Pouco mais de dois anos após iniciar um processo de recuperação extrajudicial envolvendo dívidas da associação, o Botafogo se movimenta para um passo ainda mais sensível: a preparação de um pedido de recuperação judicial da SAF, agora voltado exclusivamente aos débitos contraídos sob a gestão de John Textor.
- Caso deve tramitar na mesma Vara da disputa Eagle x Ares
- Recuperação extrajudicial anterior envolveu mais de R$ 400 milhões
- Nova recuperação surge em meio à crise de controle da SAF
- Transfer ban da Fifa entra no centro da estratégia
- Precedente do Vasco reforça expectativa de reversão de punições
- Botafogo entra em fase decisiva fora de campo
O passivo da Botafogo SAF é estimado em ao menos R$ 1,5 bilhão, sendo cerca de R$ 700 milhões em dívidas de curto prazo. A estratégia em estudo é concentrar esses valores em um novo plano de reestruturação, que deverá ser apresentado aos credores no médio prazo, caso o pedido seja aceito pela Justiça, de acordo com o “ge”.
Caso deve tramitar na mesma Vara da disputa Eagle x Ares
O pedido tende a ser analisado na Vara Empresarial do Rio de Janeiro que já conduz a complexa disputa societária entre Eagle Football e Ares, adicionando mais um capítulo jurídico de alto impacto à crise institucional do clube.
Nos bastidores, a avaliação é de que a recuperação judicial funcionaria como um instrumento de proteção contra execuções imediatas, oferecendo fôlego à SAF em um momento de severa restrição de caixa e instabilidade no controle acionário.
Recuperação extrajudicial anterior envolveu mais de R$ 400 milhões
Em dezembro de 2023, o Botafogo e a Companhia Botafogo recorreram à recuperação extrajudicial, mecanismo feito sem processo judicial pleno, mas levado ao Judiciário apenas para homologação.
Na ocasião, o clube apresentou um plano de pagamento para um endividamento superior a R$ 400 milhões. Ainda naquele mês, a 1ª Vara Empresarial do Rio deferiu o pedido e determinou a suspensão das execuções contra o Botafogo, com prazo inicial de 90 dias para a apresentação formal do plano aos credores.
Esse movimento foi crucial para estancar cobranças imediatas e reorganizar parte do passivo herdado da associação.

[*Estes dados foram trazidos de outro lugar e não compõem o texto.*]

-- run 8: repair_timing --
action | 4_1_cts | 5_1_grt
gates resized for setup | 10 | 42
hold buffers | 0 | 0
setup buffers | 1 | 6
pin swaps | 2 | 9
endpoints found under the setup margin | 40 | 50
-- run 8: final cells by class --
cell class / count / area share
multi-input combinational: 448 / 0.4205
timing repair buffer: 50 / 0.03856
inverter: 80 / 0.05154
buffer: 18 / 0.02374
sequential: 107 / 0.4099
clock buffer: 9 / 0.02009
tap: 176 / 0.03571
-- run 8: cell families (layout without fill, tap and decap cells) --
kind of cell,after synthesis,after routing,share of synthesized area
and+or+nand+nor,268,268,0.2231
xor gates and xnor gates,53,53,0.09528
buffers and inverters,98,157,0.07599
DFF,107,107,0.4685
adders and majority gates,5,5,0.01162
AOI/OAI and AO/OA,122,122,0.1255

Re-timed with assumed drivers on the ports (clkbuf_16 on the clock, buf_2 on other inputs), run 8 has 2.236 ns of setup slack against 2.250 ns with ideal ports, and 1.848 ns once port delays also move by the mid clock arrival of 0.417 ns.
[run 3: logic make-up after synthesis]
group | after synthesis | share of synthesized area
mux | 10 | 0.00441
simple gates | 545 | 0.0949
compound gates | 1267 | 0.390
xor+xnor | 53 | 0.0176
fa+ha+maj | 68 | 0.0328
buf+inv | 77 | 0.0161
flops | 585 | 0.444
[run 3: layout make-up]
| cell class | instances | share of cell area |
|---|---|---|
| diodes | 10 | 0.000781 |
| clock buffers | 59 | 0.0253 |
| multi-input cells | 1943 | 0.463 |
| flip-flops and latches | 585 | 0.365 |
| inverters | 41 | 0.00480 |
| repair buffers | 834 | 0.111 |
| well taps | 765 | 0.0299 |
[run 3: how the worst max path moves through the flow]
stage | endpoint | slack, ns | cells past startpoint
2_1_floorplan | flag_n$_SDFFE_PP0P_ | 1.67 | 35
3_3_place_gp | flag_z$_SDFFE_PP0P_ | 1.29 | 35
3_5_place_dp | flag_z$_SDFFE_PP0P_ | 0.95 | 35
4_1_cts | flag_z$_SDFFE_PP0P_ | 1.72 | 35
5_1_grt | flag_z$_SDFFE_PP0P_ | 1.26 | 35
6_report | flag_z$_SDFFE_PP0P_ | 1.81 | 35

Nova recuperação surge em meio à crise de controle da SAF
A iniciativa atual ocorre em um contexto mais delicado. John Textor enfrenta dificuldades para levantar recursos, tenta recorrer a empréstimos e busca manter o controle do Botafogo em meio ao desgaste financeiro da Eagle Football.
A recuperação judicial passa a ser vista como uma ferramenta de sobrevivência institucional, capaz de mitigar riscos imediatos e impedir medidas mais agressivas de credores no curto prazo.

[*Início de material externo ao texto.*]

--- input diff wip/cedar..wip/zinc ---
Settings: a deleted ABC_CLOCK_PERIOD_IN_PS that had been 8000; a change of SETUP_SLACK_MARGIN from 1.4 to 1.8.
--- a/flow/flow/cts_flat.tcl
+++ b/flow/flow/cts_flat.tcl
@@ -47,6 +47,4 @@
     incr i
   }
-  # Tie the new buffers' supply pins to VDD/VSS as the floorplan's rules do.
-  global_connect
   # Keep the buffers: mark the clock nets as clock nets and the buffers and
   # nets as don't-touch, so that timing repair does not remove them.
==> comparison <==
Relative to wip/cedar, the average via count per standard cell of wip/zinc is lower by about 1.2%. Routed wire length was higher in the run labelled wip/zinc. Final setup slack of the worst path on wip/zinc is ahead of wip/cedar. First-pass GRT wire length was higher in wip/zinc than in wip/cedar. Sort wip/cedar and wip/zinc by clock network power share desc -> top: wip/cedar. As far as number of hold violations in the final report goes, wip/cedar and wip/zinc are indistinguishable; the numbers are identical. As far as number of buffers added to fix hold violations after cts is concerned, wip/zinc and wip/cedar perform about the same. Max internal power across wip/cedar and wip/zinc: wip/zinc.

Transfer ban da Fifa entra no centro da estratégia
Um dos principais gatilhos para o novo movimento jurídico é o transfer ban imposto pela Fifa, que pune o Botafogo com três janelas sem poder registrar jogadores. A recuperação judicial pode servir como argumento jurídico e operacional para tentar destravar ou mitigar os efeitos da sanção, especialmente no que diz respeito à negociação coletiva de dívidas.
Pelo regime da recuperação judicial, a empresa em recuperação — neste caso, a Botafogo SAF, se o pedido for aceito — fica impedida de realizar pagamentos fora do escopo do processo, o que reorganiza a ordem de quitação e limita ações individuais de credores.
Precedente do Vasco reforça expectativa de reversão de punições
O cenário encontra paralelo recente no Vasco, que também enfrentou transfer bans aplicados pela Fifa durante seu processo de reestruturação financeira. O clube cruz-maltino chegou a ser punido em duas oportunidades, mas conseguiu reverter as decisões após recorrer à Corte da Fifa, utilizando argumentos ligados ao contexto jurídico da recuperação.
O precedente alimenta a expectativa de que o Botafogo possa buscar caminho semelhante, embora o volume da dívida e a complexidade societária tornem o caso mais sensível e imprevisível.
Botafogo entra em fase decisiva fora de campo
Mais do que uma medida contábil, o pedido de recuperação judicial representa um ponto de inflexão no projeto da SAF. O desfecho terá impacto direto sobre:
- o planejamento esportivo,
- a capacidade de atuação no mercado,
- a confiança de jogadores e parceiros,
- e o futuro institucional do clube.
Enquanto tenta se manter competitivo em campo, o Botafogo passa a travar sua partida mais decisiva fora dele — nos tribunais e na mesa de negociações com credores.